KEY TERMS & DEFINITIONS KEYWORDS

Material connections: Where materials, parts and components are connected to hold structures together.

Standardized connections: Simplified joining techniques to connect mass produced standardized parts and components. Typically these connections are already embedded in parts and components for economical and productive construction.

Joining techniques such as joinery, mechanical fasteners, adhesives, glues and so forth to connect machine-made standardized parts and components to construct a new whole.

Customized connections: Joining techniques to connect raw materials together. Typically fabricators customize such joining to connect such non-standardized raw materials by manual analysis of material conditions.

Mass customized connections: Joining techniques customizing their typologies by automated analysis of material conditions.

Materiality: Materiality is defined with the most dominant properties among sensual properties (sight, touch, smell, taste, and hearing), technical properties (e.g. strength and elasticity) and expressive characteristics (organic, artificial).
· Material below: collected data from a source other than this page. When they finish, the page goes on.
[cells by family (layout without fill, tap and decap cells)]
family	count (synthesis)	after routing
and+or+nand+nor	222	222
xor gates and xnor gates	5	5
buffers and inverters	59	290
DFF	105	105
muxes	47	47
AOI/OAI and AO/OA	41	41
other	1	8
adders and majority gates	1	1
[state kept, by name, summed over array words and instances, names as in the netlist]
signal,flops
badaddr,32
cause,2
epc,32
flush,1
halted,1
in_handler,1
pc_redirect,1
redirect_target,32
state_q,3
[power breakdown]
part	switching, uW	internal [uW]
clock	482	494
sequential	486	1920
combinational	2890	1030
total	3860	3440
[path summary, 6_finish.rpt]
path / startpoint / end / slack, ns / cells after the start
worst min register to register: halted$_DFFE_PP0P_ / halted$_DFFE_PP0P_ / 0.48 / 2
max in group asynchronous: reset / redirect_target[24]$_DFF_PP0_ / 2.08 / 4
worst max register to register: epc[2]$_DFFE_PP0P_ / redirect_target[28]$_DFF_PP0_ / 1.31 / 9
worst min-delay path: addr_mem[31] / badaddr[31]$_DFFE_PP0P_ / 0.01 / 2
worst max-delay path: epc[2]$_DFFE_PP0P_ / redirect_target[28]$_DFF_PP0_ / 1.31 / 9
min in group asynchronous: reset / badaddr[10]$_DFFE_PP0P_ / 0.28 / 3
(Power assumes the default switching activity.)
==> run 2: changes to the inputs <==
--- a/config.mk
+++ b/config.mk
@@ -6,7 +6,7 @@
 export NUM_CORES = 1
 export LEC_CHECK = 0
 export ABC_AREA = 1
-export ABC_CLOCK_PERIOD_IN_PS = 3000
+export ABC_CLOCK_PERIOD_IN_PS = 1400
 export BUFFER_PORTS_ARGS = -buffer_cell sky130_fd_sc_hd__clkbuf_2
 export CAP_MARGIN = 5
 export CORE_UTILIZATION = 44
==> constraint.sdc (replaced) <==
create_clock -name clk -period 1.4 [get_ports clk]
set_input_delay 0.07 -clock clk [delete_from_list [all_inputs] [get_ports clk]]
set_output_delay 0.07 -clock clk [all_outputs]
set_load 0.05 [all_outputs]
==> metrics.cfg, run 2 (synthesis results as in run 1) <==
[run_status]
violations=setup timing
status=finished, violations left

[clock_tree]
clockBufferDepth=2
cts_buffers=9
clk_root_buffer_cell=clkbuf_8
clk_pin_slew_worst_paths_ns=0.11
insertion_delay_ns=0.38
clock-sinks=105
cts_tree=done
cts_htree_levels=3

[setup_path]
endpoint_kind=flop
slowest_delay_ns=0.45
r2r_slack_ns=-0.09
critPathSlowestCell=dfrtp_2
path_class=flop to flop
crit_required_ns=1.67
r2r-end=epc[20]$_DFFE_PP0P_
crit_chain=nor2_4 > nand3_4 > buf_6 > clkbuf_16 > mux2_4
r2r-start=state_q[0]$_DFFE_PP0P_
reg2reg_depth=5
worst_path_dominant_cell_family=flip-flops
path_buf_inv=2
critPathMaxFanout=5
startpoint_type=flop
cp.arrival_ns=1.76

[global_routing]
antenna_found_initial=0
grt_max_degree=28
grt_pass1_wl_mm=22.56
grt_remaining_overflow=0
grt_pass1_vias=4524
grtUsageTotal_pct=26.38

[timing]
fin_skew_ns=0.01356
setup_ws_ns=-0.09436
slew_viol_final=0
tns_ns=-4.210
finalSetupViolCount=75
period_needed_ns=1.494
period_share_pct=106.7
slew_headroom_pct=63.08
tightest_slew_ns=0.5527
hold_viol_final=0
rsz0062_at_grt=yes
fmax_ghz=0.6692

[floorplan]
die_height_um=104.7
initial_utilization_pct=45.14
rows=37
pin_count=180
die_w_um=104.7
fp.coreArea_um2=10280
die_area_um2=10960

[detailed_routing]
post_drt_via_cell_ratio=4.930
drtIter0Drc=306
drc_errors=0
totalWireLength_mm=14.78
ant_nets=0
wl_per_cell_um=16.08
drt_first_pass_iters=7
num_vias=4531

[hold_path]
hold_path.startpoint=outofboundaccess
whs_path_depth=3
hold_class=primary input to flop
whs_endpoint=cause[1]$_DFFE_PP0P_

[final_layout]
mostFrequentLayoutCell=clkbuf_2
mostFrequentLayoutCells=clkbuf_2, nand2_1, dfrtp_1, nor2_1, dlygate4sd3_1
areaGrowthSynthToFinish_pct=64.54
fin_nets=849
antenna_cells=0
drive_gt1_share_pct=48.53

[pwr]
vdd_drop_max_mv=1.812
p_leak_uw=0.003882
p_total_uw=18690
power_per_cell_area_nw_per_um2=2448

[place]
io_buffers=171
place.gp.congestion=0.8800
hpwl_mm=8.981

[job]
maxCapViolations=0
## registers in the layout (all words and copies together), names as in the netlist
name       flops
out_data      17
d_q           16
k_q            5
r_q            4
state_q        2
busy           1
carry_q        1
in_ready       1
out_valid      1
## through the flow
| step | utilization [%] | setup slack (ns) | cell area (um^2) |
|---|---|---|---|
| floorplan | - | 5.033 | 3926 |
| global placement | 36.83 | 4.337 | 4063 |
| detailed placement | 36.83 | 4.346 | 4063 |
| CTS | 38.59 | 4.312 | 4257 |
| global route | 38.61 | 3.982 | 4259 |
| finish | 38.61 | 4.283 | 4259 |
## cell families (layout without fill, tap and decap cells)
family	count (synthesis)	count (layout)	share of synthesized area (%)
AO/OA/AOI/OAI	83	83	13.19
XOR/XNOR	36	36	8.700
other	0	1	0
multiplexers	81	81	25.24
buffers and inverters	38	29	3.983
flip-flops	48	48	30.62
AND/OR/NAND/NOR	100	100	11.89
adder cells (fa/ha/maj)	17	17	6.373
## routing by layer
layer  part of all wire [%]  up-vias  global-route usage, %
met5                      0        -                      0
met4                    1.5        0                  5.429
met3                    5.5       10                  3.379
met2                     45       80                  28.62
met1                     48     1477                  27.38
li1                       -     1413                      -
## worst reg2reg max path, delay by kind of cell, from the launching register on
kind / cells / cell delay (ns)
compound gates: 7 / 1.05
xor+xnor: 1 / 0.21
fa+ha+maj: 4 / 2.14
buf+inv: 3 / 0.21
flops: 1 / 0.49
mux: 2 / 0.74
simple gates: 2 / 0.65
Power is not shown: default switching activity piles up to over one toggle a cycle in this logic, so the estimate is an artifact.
`src/rtl/simplerisc_pkg.sv`:
```
// Shared definitions for the SimpleRisc register file slice.
// Configuration macro used by the register file top: SIMPLERISC_RF_BYPASS_EN.
package simplerisc_pkg;

  localparam int REG_ADDR_W = 4;
  localparam int DATA_W     = 32;
  localparam int NUM_REGS   = 16;

  typedef logic [REG_ADDR_W-1:0] reg_addr_t;
  typedef logic [DATA_W-1:0]     word_t;

  // r15 doubles as the return-address register
  localparam reg_addr_t RA_INDEX = 4'd15;

endpackage

```
`src/rtl/simplerisc_reg_file_reg_array.sv`:
```
// Storage for the 16 architectural registers: synchronous reset, one write
// port and three asynchronous read ports (two operands plus the ra tap).
module reg_array
  import simplerisc_pkg::*;
(
  input  logic      clk,
  input  logic      rst,
  input  logic      we_i,
  input  reg_addr_t waddr_i,
  input  word_t     wdata_i,
  input  reg_addr_t raddr1_i,
  input  reg_addr_t raddr2_i,
  output word_t     rdata1_o,
  output word_t     rdata2_o,
  output word_t     ra_o
);

  word_t regs_q [NUM_REGS];

  // Clear every register on reset, otherwise commit the write-back on the edge
  always_ff @(posedge clk) begin
    if (rst) begin
      for (int i = 0; i < NUM_REGS; i++) begin
        regs_q[i] <= '0;
      end
    end else if (we_i) begin
      regs_q[waddr_i] <= wdata_i;
    end
  end

  assign rdata1_o = regs_q[raddr1_i];
  assign rdata2_o = regs_q[raddr2_i];
  assign ra_o     = regs_q[RA_INDEX];

endmodule

```
`src/rtl/simplerisc_reg_file.sv`:
```
// SimpleRisc architectural register file with a registered operand stage.
// Define SIMPLERISC_RF_BYPASS_EN to forward same-cycle write-back data into
// the operand reads; without it the array contents are returned as-is and the
// pipeline controller has to stall an extra cycle on the write-back hazard.
module simplerisc_reg_file
  import simplerisc_pkg::*;
(
  input  logic              clk,
  input  logic              rst,
  input  logic [3:0]        reg1,
  input  logic [DATA_W-1:0] writeData,
  input  logic              writeEnable,
  input  logic [3:0]        rs1_addr,
  input  logic [3:0]        rs2_addr,
  input  logic              rd_req,
  input  logic              stall,
  input  logic              flush,
  output logic [DATA_W-1:0] op1,
  output logic [DATA_W-1:0] op2,
  output logic              op_valid,
  output logic [DATA_W-1:0] ra_value
);

  word_t arrRs1;
  word_t arrRs2;
  word_t value1;
  word_t value2;

  word_t op1_q, op1_d;
  word_t op2_q, op2_d;
  logic  opValid_q, opValid_d;

  reg_array uArray (
    .clk      (clk),
    .rst      (rst),
    .we_i     (writeEnable),
    .waddr_i  (reg1),
    .wdata_i  (writeData),
    .raddr1_i (rs1_addr),
    .raddr2_i (rs2_addr),
    .rdata1_o (arrRs1),
    .rdata2_o (arrRs2),
    .ra_o     (ra_value)
  );

`ifdef SIMPLERISC_RF_BYPASS_EN
  // Forward the in-flight write-back value when it targets a source register
  always_comb begin
    value1 = arrRs1;
    value2 = arrRs2;
    if (writeEnable && (reg1 == rs1_addr)) value1 = writeData;
    if (writeEnable && (reg1 == rs2_addr)) value2 = writeData;
  end
`else
  // No forwarding: operands come straight from the array
  always_comb begin
    value1 = arrRs1;
    value2 = arrRs2;
  end
`endif

  // Operand stage next state: load when not stalled, flush always kills valid
  always_comb begin
    op1_d     = op1_q;
    op2_d     = op2_q;
    opValid_d = opValid_q;
    if (!stall) begin
      op1_d     = value1;
      op2_d     = value2;
      opValid_d = rd_req;
    end
    if (flush) begin
      opValid_d = 1'b0;
    end
  end

  // Operand stage registers; reset drops any held operand
  always_ff @(posedge clk) begin
    if (rst) begin
      op1_q     <= '0;
      op2_q     <= '0;
      opValid_q <= 1'b0;
    end else begin
      op1_q     <= op1_d;
      op2_q     <= op2_d;
      opValid_q <= opValid_d;
    end
  end

  assign op1      = op1_q;
  assign op2      = op2_q;
  assign op_valid = opValid_q;

endmodule

```
**src/rtl/pipe_pkg.sv**
```systemverilog
// Shared opcodes, forwarding-select encoding and hazard FSM states for the 5-stage pipeline.
package pipe_pkg;

  localparam logic [5:0] OP_LW  = 6'h23;
  localparam logic [5:0] OP_SW  = 6'h2B;
  localparam logic [5:0] OP_BEQ = 6'h04;
  localparam logic [5:0] OP_BNE = 6'h05;
  localparam logic [5:0] OP_J   = 6'h02;
  localparam logic [5:0] OP_JAL = 6'h03;

  typedef enum logic [1:0] {
    FWD_RF = 2'b00,
    FWD_WB = 2'b01,
    FWD_MM = 2'b10
  } fwd_sel_t;

  typedef enum logic [1:0] {
    RUN      = 2'b00,
    MEM_WAIT = 2'b01,
    HALT     = 2'b10
  } hz_state_t;

endpackage

```
**src/rtl/fwd_unit.sv**
```systemverilog
// Operand forwarding select for one EX source register; EX/MM beats MM/WB, loads only from MM/WB.
module fwd_unit
  import pipe_pkg::*;
(
  input  logic [4:0] src_reg_i,
  input  logic       ex_mm_wr_en_i,
  input  logic [4:0] ex_mm_wr_num_i,
  input  logic       ex_mm_is_load_i,
  input  logic       mm_wb_wr_en_i,
  input  logic [4:0] mm_wb_wr_num_i,
  output logic [1:0] sel_o
);

  fwd_sel_t sel;

  always_comb begin
    sel = FWD_RF;
    if (ex_mm_wr_en_i && (ex_mm_wr_num_i != 5'd0) && (ex_mm_wr_num_i == src_reg_i) &&
        !ex_mm_is_load_i) begin
      sel = FWD_MM;
    end else if (mm_wb_wr_en_i && (mm_wb_wr_num_i != 5'd0) && (mm_wb_wr_num_i == src_reg_i)) begin
      sel = FWD_WB;
    end
  end

  assign sel_o = sel;

endmodule

```
**src/rtl/pipe_hazard_ctrl.sv**
```systemverilog
// Pipeline hazard controller: stage enables/flushes, memory-wait timeout FSM, forwarding, counters.
module pipe_hazard_ctrl
  import pipe_pkg::*;
#(
  parameter int unsigned MEM_TIMEOUT = 16,
  parameter int unsigned CNT_W       = 32
) (
  input  logic             clk,
  input  logic             rst,
  input  logic [4:0]       rs_if_id,
  input  logic [4:0]       rt_if_id,
  input  logic [5:0]       opcode_id_ex,
  input  logic [4:0]       wr_num_id_ex,
  input  logic             wr_en_reg_id_ex,
  input  logic [4:0]       rs_id_ex,
  input  logic [4:0]       rt_id_ex,
  input  logic             branch_taken_ex,
  input  logic [5:0]       opcode_ex_mm,
  input  logic [4:0]       wr_num_ex_mm,
  input  logic             wr_en_reg_ex_mm,
  input  logic [4:0]       wr_num_mm_wb,
  input  logic             wr_en_reg_mm_wb,
  input  logic             mem_ready,
  output logic             en_pc,
  output logic             en_if_id,
  output logic             en_id_ex,
  output logic             en_ex_mm,
  output logic             flush_if_id,
  output logic             flush_id_ex,
  output logic             bubble_mm_wb,
  output logic [1:0]       fwd_a_sel,
  output logic [1:0]       fwd_b_sel,
  output logic             halted,
  output logic             mem_err,
  output logic [CNT_W-1:0] stall_cnt,
  output logic [CNT_W-1:0] flush_cnt
);

  localparam logic [15:0] TimeoutLast = 16'(MEM_TIMEOUT - 1);

  hz_state_t        state_q, state_d;
  logic [15:0]      wait_q, wait_d;
  logic             err_q, err_d;
  logic [CNT_W-1:0] stall_q, stall_d;
  logic [CNT_W-1:0] flush_q, flush_d;

  logic mem_op, mem_stall, load_use, is_load_mm;
  logic stall_inc, flush_inc;
  logic [1:0] fwd_a_raw, fwd_b_raw;

  assign is_load_mm = (opcode_ex_mm == OP_LW);
  assign mem_op     = is_load_mm || (opcode_ex_mm == OP_SW);
  assign mem_stall  = mem_op && !mem_ready;
  assign load_use   = (opcode_id_ex == OP_LW) && wr_en_reg_id_ex && (wr_num_id_ex != 5'd0) &&
                      ((wr_num_id_ex == rs_if_id) || (wr_num_id_ex == rt_if_id));

  always_comb begin
    en_pc        = 1'b1;
    en_if_id     = 1'b1;
    en_id_ex     = 1'b1;
    en_ex_mm     = 1'b1;
    flush_if_id  = 1'b0;
    flush_id_ex  = 1'b0;
    bubble_mm_wb = 1'b0;
    halted       = 1'b0;
    stall_inc    = 1'b0;
    flush_inc    = 1'b0;
    if (rst) begin
      {en_pc, en_if_id, en_id_ex, en_ex_mm} = 4'b0000;
      flush_if_id  = 1'b1;
      flush_id_ex  = 1'b1;
      bubble_mm_wb = 1'b1;
    end else if (state_q == HALT) begin
      {en_pc, en_if_id, en_id_ex, en_ex_mm} = 4'b0000;
      bubble_mm_wb = 1'b1;
      halted       = 1'b1;
    end else if (mem_stall) begin
      // Whole front end freezes; a taken branch in EX is held until the access completes.
      {en_pc, en_if_id, en_id_ex, en_ex_mm} = 4'b0000;
      bubble_mm_wb = 1'b1;
      stall_inc    = 1'b1;
    end else if (branch_taken_ex) begin
      flush_if_id = 1'b1;
      flush_id_ex = 1'b1;
      flush_inc   = 1'b1;
    end else if (load_use) begin
      en_pc       = 1'b0;
      en_if_id    = 1'b0;
      flush_id_ex = 1'b1;
      stall_inc   = 1'b1;
    end
  end

  always_comb begin
    state_d = state_q;
    wait_d  = wait_q;
    err_d   = err_q;
    unique case (state_q)
      RUN: begin
        if (mem_stall) begin
          if (MEM_TIMEOUT == 1) begin
            state_d = HALT;
            err_d   = 1'b1;
          end else begin
            state_d = MEM_WAIT;
            wait_d  = 16'd1;
          end
        end
      end
      MEM_WAIT: begin
        if (!mem_stall) begin
          state_d = RUN;
          wait_d  = 16'd0;
        end else if (wait_q == TimeoutLast) begin
          state_d = HALT;
          err_d   = 1'b1;
        end else begin
          wait_d = wait_q + 16'd1;
        end
      end
      HALT: begin
        state_d = HALT;
      end
      default: begin
        state_d = RUN;
        wait_d  = 16'd0;
      end
    endcase
  end

  always_comb begin
    stall_d = stall_q;
    flush_d = flush_q;
    if (stall_inc && (stall_q != '1)) stall_d = stall_q + CNT_W'(1);
    if (flush_inc && (flush_q != '1)) flush_d = flush_q + CNT_W'(1);
  end

  always_ff @(posedge clk or posedge rst) begin
    if (rst) begin
      state_q <= RUN;
      wait_q  <= 16'd0;
      err_q   <= 1'b0;
      stall_q <= '0;
      flush_q <= '0;
    end else begin
      state_q <= state_d;
      wait_q  <= wait_d;
      err_q   <= err_d;
      stall_q <= stall_d;
      flush_q <= flush_d;
    end
  end

  fwd_unit u_fwd_a (
    .src_reg_i       (rs_id_ex),
    .ex_mm_wr_en_i   (wr_en_reg_ex_mm),
    .ex_mm_wr_num_i  (wr_num_ex_mm),
    .ex_mm_is_load_i (is_load_mm),
    .mm_wb_wr_en_i   (wr_en_reg_mm_wb),
    .mm_wb_wr_num_i  (wr_num_mm_wb),
    .sel_o           (fwd_a_raw)
  );

  fwd_unit u_fwd_b (
    .src_reg_i       (rt_id_ex),
    .ex_mm_wr_en_i   (wr_en_reg_ex_mm),
    .ex_mm_wr_num_i  (wr_num_ex_mm),
    .ex_mm_is_load_i (is_load_mm),
    .mm_wb_wr_en_i   (wr_en_reg_mm_wb),
    .mm_wb_wr_num_i  (wr_num_mm_wb),
    .sel_o           (fwd_b_raw)
  );

  assign fwd_a_sel = rst ? 2'b00 : fwd_a_raw;
  assign fwd_b_sel = rst ? 2'b00 : fwd_b_raw;
  assign mem_err   = err_q;
  assign stall_cnt = stall_q;
  assign flush_cnt = flush_q;

endmodule

```
==> config.mk <==
export PLATFORM = sky130hd
export DESIGN_NAME = key_axis_tx
export DESIGN_NICKNAME = d
export VERILOG_FILES = /design/src/rtl/sift_pkg.sv /design/src/rtl/key_axis_tx_if.sv /design/src/rtl/key_fifo.sv /design/src/rtl/key_axis_tx.sv
export SDC_FILE = /design/constraint.sdc
export NUM_CORES = 1
export LEC_CHECK = 0
export BUFFER_PORTS_ARGS = -buffer_cell sky130_fd_sc_hd__buf_2
export CAP_MARGIN = 20
export CORE_ASPECT_RATIO = 1.1
export CORE_UTILIZATION = 50
export DETAILED_ROUTE_END_ITERATION = 6
export HOLD_SLACK_MARGIN = 0.02
export PLACE_DENSITY = 0.78
export SLEW_MARGIN = 20
export SYNTH_ARGS = -nofsm -noshare
export SYNTH_HDL_FRONTEND = slang
export SYNTH_SLANG_ARGS = --single-unit
==> constraint.sdc <==
create_clock -name axi_clk -period 4.4 [get_ports axi_clk]
set_clock_uncertainty 0.15 [all_clocks]
set_input_delay 0.88 -clock axi_clk [delete_from_list [all_inputs] [get_ports axi_clk]]
set_output_delay 0.88 -clock axi_clk [all_outputs]
set_load 0.03 [all_outputs]
==> src/rtl/sift_pkg.sv <==
// Shared types and constants for the keypoint stream path: coordinate word layout,
// buffer entry format and transmitter states.
package sift_pkg;

    localparam int unsigned KEY_COORD_W = 16;
    localparam logic [KEY_COORD_W-1:0] KEY_TRAILER_TAG = 16'hFFFF;

    typedef struct packed {
        logic [KEY_COORD_W-1:0] row;
        logic [KEY_COORD_W-1:0] col;
    } key_word_t;

    typedef struct packed {
        logic      last;
        key_word_t word;
    } key_entry_t;

    typedef enum logic {
        ST_RUN,
        ST_TRAIL
    } key_tx_state_e;

    function automatic logic [15:0] sat_inc16(input logic [15:0] v);
        return (v == 16'hFFFF) ? v : v + 16'd1;
    endfunction

endpackage

==> src/rtl/key_axis_tx_if.sv <==
// AXI4-Stream style keypoint channel between the keypoint buffer and its consumer.
interface key_axis_tx_if;

    logic [31:0] tdata;
    logic        tvalid;
    logic        tready;
    logic        tlast;

    modport master (output tdata, output tvalid, output tlast, input tready);
    modport slave  (input tdata, input tvalid, input tlast, output tready);

endinterface

==> src/rtl/key_fifo.sv <==
// Keypoint output buffer: FWFT with a registered head, two write ports so a keypoint
// and the frame trailer can be queued on the same edge (port A is written first).
module key_fifo
    import sift_pkg::*;
#(
    parameter int unsigned FIFO_DEPTH = 16
)(
    input  logic                          clk_i,
    input  logic                          rst_ni,
    input  logic                          push_a_i,
    input  key_entry_t                    data_a_i,
    input  logic                          push_b_i,
    input  key_entry_t                    data_b_i,
    output logic [$clog2(FIFO_DEPTH):0]   count_o,
    key_axis_tx_if.master                 m_axis
);

    localparam int unsigned PW = $clog2(FIFO_DEPTH);
    localparam int unsigned CW = PW + 1;

    typedef logic [PW-1:0] ptr_t;

    key_entry_t      mem_q [FIFO_DEPTH];
    ptr_t            wr_ptr_q, wr_ptr_d;
    ptr_t            rd_ptr_q, rd_ptr_d;
    ptr_t            wr_ptr_b;
    logic [CW-1:0]   count_q, count_d;
    logic [CW-1:0]   count_left;
    key_entry_t      head_q, head_d;
    logic            head_vld_q, head_vld_d;
    logic            pop;

    assign pop = head_vld_q & m_axis.tready;

    always_comb begin
        rd_ptr_d   = rd_ptr_q + ptr_t'(pop);
        wr_ptr_b   = wr_ptr_q + ptr_t'(push_a_i);
        wr_ptr_d   = wr_ptr_b + ptr_t'(push_b_i);
        count_d    = count_q + CW'(push_a_i) + CW'(push_b_i) - CW'(pop);
        // Head is refilled only from entries already stored before this edge.
        count_left = count_q - CW'(pop);
        head_vld_d = (count_left != '0);
        head_d     = head_vld_d ? mem_q[rd_ptr_d] : '0;
    end

    always_ff @(posedge clk_i) begin
        if (push_a_i) mem_q[wr_ptr_q] <= data_a_i;
        if (push_b_i) mem_q[wr_ptr_b] <= data_b_i;
    end

    always_ff @(posedge clk_i or negedge rst_ni) begin
        if (!rst_ni) begin
            wr_ptr_q   <= '0;
            rd_ptr_q   <= '0;
            count_q    <= '0;
            head_q     <= '0;
            head_vld_q <= 1'b0;
        end else begin
            wr_ptr_q   <= wr_ptr_d;
            rd_ptr_q   <= rd_ptr_d;
            count_q    <= count_d;
            head_q     <= head_d;
            head_vld_q <= head_vld_d;
        end
    end

    assign count_o       = count_q;
    assign m_axis.tvalid = head_vld_q;
    assign m_axis.tdata  = head_q.word;
    assign m_axis.tlast  = head_q.last;

endmodule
Standardization: transforming diverse natural materials into regular, uniform, repeatable, measurable forms for rational construction and quality of artifacts.

Parts and components: standardized construction units typically mass produced by machine.

Mass customization: producing goods and services to meet individual customer's needs with near mass production efficiency.

Materiality: the most dominant properties of a material among sensual properties (sight, touch, smell, taste, and hearing), technical properties (e.g. strength and elasticity) and expressive characteristics (organic, artificial).

FGM (Functionally graded material): composite materials by varying the microstructure from one material to another with a specific gradient pattern or structure to improve functionality of materials.